[SUPPLIED DATA Boundary: Start]
$ cat src/verilog/hves_sequencer.sv
// digital sequencer for the 12 V electronic fuse
`timescale 1ns/1ps

module hves_sequencer #(
    parameter int UV_DEGLITCH_CYC = hves_pkg::UV_DEGLITCH_CYC,
    parameter int UV_RESTART_CYC = hves_pkg::UV_RESTART_CYC,
    parameter int BIAS_SETTLE_CYC = hves_pkg::BIAS_SETTLE_CYC
) (
    // clock and reset
    input wire logic sys_clk,
    input wire logic arst_n,
    // analogue comparators and pins
    input wire hves_pkg::hves_sense_t sense,
    // register port
    input wire logic [hves_pkg::ADDR_W-1:0] reg_addr,
    input wire logic [hves_pkg::DATA_W-1:0] reg_wdata,
    input wire logic reg_wr,
    input wire logic reg_rd,
    output logic [hves_pkg::DATA_W-1:0] reg_rdata,
    // pass switch and current limit
    output logic bias_en,
    output logic main_pass_switch,
    output hves_pkg::hves_limit_t limit_sel,
    // current monitor
    output logic mon_en,
    output logic mon_gain,
    // open-drain interrupt_out_n
    output logic interrupt_out_n_o,
    output logic interrupt_out_n_oe
);

    // --------------------
    // helpers
    // --------------------

    // counter step that stops at its top value
    function automatic logic [hves_pkg::CNT_W-1:0] sat_inc(
        input logic [hves_pkg::CNT_W-1:0] v,
        input logic [hves_pkg::CNT_W-1:0] top
    );
        sat_inc = (v >= top) ? top : v + 1'b1;
    endfunction : sat_inc

    localparam logic [hves_pkg::CNT_W-1:0] DEGL_TOP = UV_DEGLITCH_CYC[hves_pkg::CNT_W-1:0];
    localparam logic [hves_pkg::CNT_W-1:0] RSTR_TOP = UV_RESTART_CYC[hves_pkg::CNT_W-1:0];
    localparam logic [hves_pkg::CNT_W-1:0] BIAS_TOP = BIAS_SETTLE_CYC[hves_pkg::CNT_W-1:0];
    localparam logic [hves_pkg::CNT_W-1:0] CNT_ZERO = 17'h00000;

    typedef enum logic [2:0] {
        S_OFF,
        S_SUPPLY,
        S_BIAS,
        S_RAMP,
        S_RUN,
        S_SHORT
    } hves_state_t;

    // --------------------
    // input synchronisers
    // --------------------

    // three stages; a level is taken only once stages two and three agree,
    // which rejects a single metastable sample at the cost of one cycle
    hves_pkg::hves_sense_t sync1_q;
    hves_pkg::hves_sense_t sync2_q;
    hves_pkg::hves_sense_t sync3_q;
    hves_pkg::hves_sense_t filt_q;
    hves_pkg::hves_sense_t filt_d;
    wire hves_pkg::hves_sense_t agree = ~(sync2_q ^ sync3_q);

    assign filt_d = (sync2_q & agree) | (filt_q & ~agree);

    always_ff @(posedge sys_clk or negedge arst_n) begin
        if (!arst_n) begin
            sync1_q <= '0;
            sync2_q <= '0;
            sync3_q <= '0;
            filt_q <= '0;
        end else begin
            sync1_q <= sense;
            sync2_q <= sync1_q;
            sync3_q <= sync2_q;
            filt_q <= filt_d;
        end
    end

    // previous filtered levels for edge detection
    logic pd_pin_prev_q;
    logic lv_good_prev_q;

    always_ff @(posedge sys_clk or negedge arst_n) begin
        if (!arst_n) begin
            pd_pin_prev_q <= 1'b0;
            lv_good_prev_q <= 1'b0;
        end else begin
            pd_pin_prev_q <= filt_q.pd_pin;
            lv_good_prev_q <= filt_q.lv_good;
        end
    end

    wire pd_toggle = filt_q.pd_pin ^ pd_pin_prev_q;
    wire lv_powerup = filt_q.lv_good & ~lv_good_prev_q;

    // --------------------
    // undervoltage deglitch and restart delay
    // --------------------
    logic [hves_pkg::CNT_W-1:0] degl_cnt_q;
    logic [hves_pkg::CNT_W-1:0] degl_cnt_d;
    logic [hves_pkg::CNT_W-1:0] rstr_cnt_q;
    logic [hves_pkg::CNT_W-1:0] rstr_cnt_d;
    logic uv_shut_q;
    logic uv_shut_d;

    // dip counter clears once the comparator reads good
    assign degl_cnt_d = filt_q.uv_raw ? sat_inc(degl_cnt_q, DEGL_TOP) : CNT_ZERO;
    // restart timer runs while shut and good; a dip restarts it
    assign rstr_cnt_d = (uv_shut_q && !filt_q.uv_raw) ? sat_inc(rstr_cnt_q, RSTR_TOP)
        : CNT_ZERO;
    wire uv_trip = filt_q.uv_raw && (degl_cnt_q >= DEGL_TOP);
    wire uv_recover = uv_shut_q && !filt_q.uv_raw && (rstr_cnt_q >= RSTR_TOP);
    assign uv_shut_d = uv_trip ? 1'b1 : (uv_recover ? 1'b0 : uv_shut_q);

    // shut starts set: input not yet seen good long enough
    always_ff @(posedge sys_clk or negedge arst_n) begin
        if (!arst_n) begin
            degl_cnt_q <= CNT_ZERO;
            rstr_cnt_q <= CNT_ZERO;
            uv_shut_q <= 1'b1;
        end else begin
            degl_cnt_q <= degl_cnt_d;
            rstr_cnt_q <= rstr_cnt_d;
            uv_shut_q <= uv_shut_d;
        end
    end

    // --------------------
    // thermal latch
    // --------------------
    logic ot_latch_q;
    logic ot_latch_d;

    // a hv input power-up is the end of an undervoltage shutdown
    wire supply_cycle = uv_recover | lv_powerup;
    wire ot_release = !filt_q.overtemp && (pd_toggle || supply_cycle);
    // set wins, and the latch never clears on cooling alone
    assign ot_latch_d = filt_q.overtemp ? 1'b1 : (ot_release ? 1'b0 : ot_latch_q);

    always_ff @(posedge sys_clk or negedge arst_n) begin
        if (!arst_n) begin
            ot_latch_q <= 1'b0;
        end else begin
            ot_latch_q <= ot_latch_d;
        end
    end

    // --------------------
    // register port decode
    // --------------------
    logic [hves_pkg::DATA_W-1:0] status_q;
    logic [hves_pkg::DATA_W-1:0] status_d;
    logic [hves_pkg::DATA_W-1:0] control_q;
    logic [hves_pkg::DATA_W-1:0] control_d;
    logic [hves_pkg::DATA_W-1:0] rdata_q;
    logic [hves_pkg::DATA_W-1:0] rdata_d;

    wire wr_status = reg_wr && (reg_addr == hves_pkg::ADDR_STATUS);
    wire wr_control = reg_wr && (reg_addr == hves_pkg::ADDR_CONTROL);
    wire rd_status = reg_rd && (reg_addr == hves_pkg::ADDR_STATUS);
    wire rd_control = reg_rd && (reg_addr == hves_pkg::ADDR_CONTROL);

    // --------------------
    // power-disable
    // --------------------

    // the pin acts when its enable bit is set; firmware may add its own off
    // request only while the permit input is high
    wire pd_by_pin = filt_q.pd_pin && control_q[hves_pkg::CT_PD_EN_BIT];
    wire pd_by_fw = filt_q.fw_permit && control_q[hves_pkg::CT_FW_OFF_BIT];
    wire pd_active = pd_by_pin || pd_by_fw;

    // fuse may run only with the filtered input good, cool and not disabled
    wire run_ok = !uv_shut_q && !ot_latch_q && !pd_active;

    // --------------------
    // start-up sequencer
    // --------------------
    hves_state_t state_q;
    hves_state_t state_d;
    logic [hves_pkg::CNT_W-1:0] bias_cnt_q;
    logic [hves_pkg::CNT_W-1:0] bias_cnt_d;

    // losing run_ok from any state drops to off, so every restart passes
    // through the ramp with the start-up limit
    always_comb begin
        state_d = state_q;
        if (!run_ok) begin
            state_d = S_OFF;
        end else begin
            case (state_q)
                S_OFF: begin
                    state_d = filt_q.other_supply ? S_BIAS : S_SUPPLY;
                end
                S_SUPPLY: begin
                    if (filt_q.internal_analog_supply_ok || filt_q.other_supply) begin
                        state_d = S_BIAS;
                    end
                end
                S_BIAS: begin
                    if (bias_cnt_q >= BIAS_TOP) begin
                        state_d = S_RAMP;
                    end
                end
                S_RAMP: begin
                    if (filt_q.out_at_in) begin
                        state_d = S_RUN;
                    end
                end
                S_RUN: begin
                    if (filt_q.out_below_sc) begin
                        state_d = S_SHORT;
                    end
                end
                S_SHORT: begin
                    if (filt_q.out_at_in) begin
                        state_d = S_RUN;
                    end
                end
                default: begin
                    state_d = S_OFF;
                end
            endcase
        end
    end

    // bias settle timer counts only in the bias state
    assign bias_cnt_d = (state_q == S_BIAS) ? sat_inc(bias_cnt_q, BIAS_TOP) : CNT_ZERO;

    always_ff @(posedge sys_clk or negedge arst_n) begin
        if (!arst_n) begin
            state_q <= S_OFF;
            bias_cnt_q <= CNT_ZERO;
        end else begin
            state_q <= state_d;
            bias_cnt_q <= bias_cnt_d;
        end
    end

    // --------------------
    // outputs toward the pass switch
    // --------------------
    logic bias_q;
    logic switch_q;
    hves_pkg::hves_limit_t limit_q;
    hves_pkg::hves_limit_t limit_d;

    wire bias_d = (state_d == S_BIAS) || (state_d == S_RAMP) ||
                  (state_d == S_RUN) || (state_d == S_SHORT);
    wire switch_d = (state_d == S_RAMP) || (state_d == S_RUN) || (state_d == S_SHORT);

    // start-up limit is the default, so off and bias states already hold it
    assign limit_d = (state_d == S_RUN) ? hves_pkg::LIM_OPERATIVE :
        (state_d == S_SHORT) ? hves_pkg::LIM_SHORT :
        hves_pkg::LIM_STARTUP;

    always_ff @(posedge sys_clk or negedge arst_n) begin
        if (!arst_n) begin
            bias_q <= 1'b0;
            switch_q <= 1'b0;
            limit_q <= hves_pkg::LIM_STARTUP;
        end else begin
            bias_q <= bias_d;
            switch_q <= switch_d;
            limit_q <= limit_d;
        end
    end

    // --------------------
    // status register
    // --------------------

    // the ramp is the start-up limiting phase
    wire startup_limiting = (state_q == S_RAMP);

    logic [hves_pkg::DATA_W-1:0] status_set;
    logic [hves_pkg::DATA_W-1:0] status_clr;

    always_comb begin
        status_set = '0;
        status_set[hves_pkg::ST_OC_BIT] = startup_limiting || (state_q == S_SHORT);
        status_set[hves_pkg::ST_UV_BIT] = uv_trip && !uv_shut_q;
        status_set[hves_pkg::ST_OT_BIT] = filt_q.overtemp && !ot_latch_q;
        status_set[hves_pkg::ST_PD_BIT] = pd_active && switch_q;
    end

    // write one to clear; a same-cycle set wins
    assign status_clr = wr_status ? reg_wdata : '0;
    assign status_d = ((status_q & ~status_clr) | status_set) &
                      {{(hves_pkg::DATA_W-hves_pkg::ST_USED){1'b0}}, {hves_pkg::ST_USED{1'b1}}};

    // --------------------
    // control register
    // --------------------

    // monitor stays off from reset until software writes the enable
    assign control_d = wr_control ?
        (reg_wdata & {{(hves_pkg::DATA_W-hves_pkg::CT_USED){1'b0}}, {hves_pkg::CT_USED{1'b1}}})
        : control_q;

    // read data for the cycle after the strobe; unmapped reads give zero
    assign rdata_d = rd_status ? status_q :
                     rd_control ? control_q : '0;

    always_ff @(posedge sys_clk or negedge arst_n) begin
        if (!arst_n) begin
            status_q <= hves_pkg::STATUS_RST;
            control_q <= hves_pkg::CONTROL_RST;
            rdata_q <= '0;
        end else begin
            status_q <= status_d;
            control_q <= control_d;
            rdata_q <= rdata_d;
        end
    end

    // --------------------
    // monitor and interrupt outputs
    // --------------------
    logic mon_en_q;
    logic mon_gain_q;
    logic irq_oe_q;
    logic irq_o_q;

    // monitor bits are shared with the other fuse, so they are plain copies
    // of the register and not gated by this fuse's state
    always_ff @(posedge sys_clk or negedge arst_n) begin
        if (!arst_n) begin
            mon_en_q <= 1'b0;
            mon_gain_q <= 1'b0;
            irq_oe_q <= 1'b0;
            irq_o_q <= 1'b0;
        end else begin
            mon_en_q <= control_d[hves_pkg::CT_MON_EN_BIT];
            mon_gain_q <= control_d[hves_pkg::CT_MON_GAIN_BIT];
            irq_oe_q <= |status_d;
            irq_o_q <= 1'b0; // open drain only pulls low
        end
    end

    assign reg_rdata = rdata_q;
    assign bias_en = bias_q;
    assign main_pass_switch = switch_q;
    assign limit_sel = limit_q;
    assign mon_en = mon_en_q;
    assign mon_gain = mon_gain_q;
    assign interrupt_out_n_o = irq_o_q;
    assign interrupt_out_n_oe = irq_oe_q;

endmodule : hves_sequencer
[SUPPLIED DATA Boundary: End]
Please copy exactly, and only, the lines from the line containing "mon_gain_q <= control_d[hves_pkg::CT_MON_GAIN_BIT];" through the last line of the records, with both ends included.

            mon_gain_q <= control_d[hves_pkg::CT_MON_GAIN_BIT];
            irq_oe_q <= |status_d;
            irq_o_q <= 1'b0; // open drain only pulls low
        end
    end

    assign reg_rdata = rdata_q;
    assign bias_en = bias_q;
    assign main_pass_switch = switch_q;
    assign limit_sel = limit_q;
    assign mon_en = mon_en_q;
    assign mon_gain = mon_gain_q;
    assign interrupt_out_n_o = irq_o_q;
    assign interrupt_out_n_oe = irq_oe_q;

endmodule : hves_sequencer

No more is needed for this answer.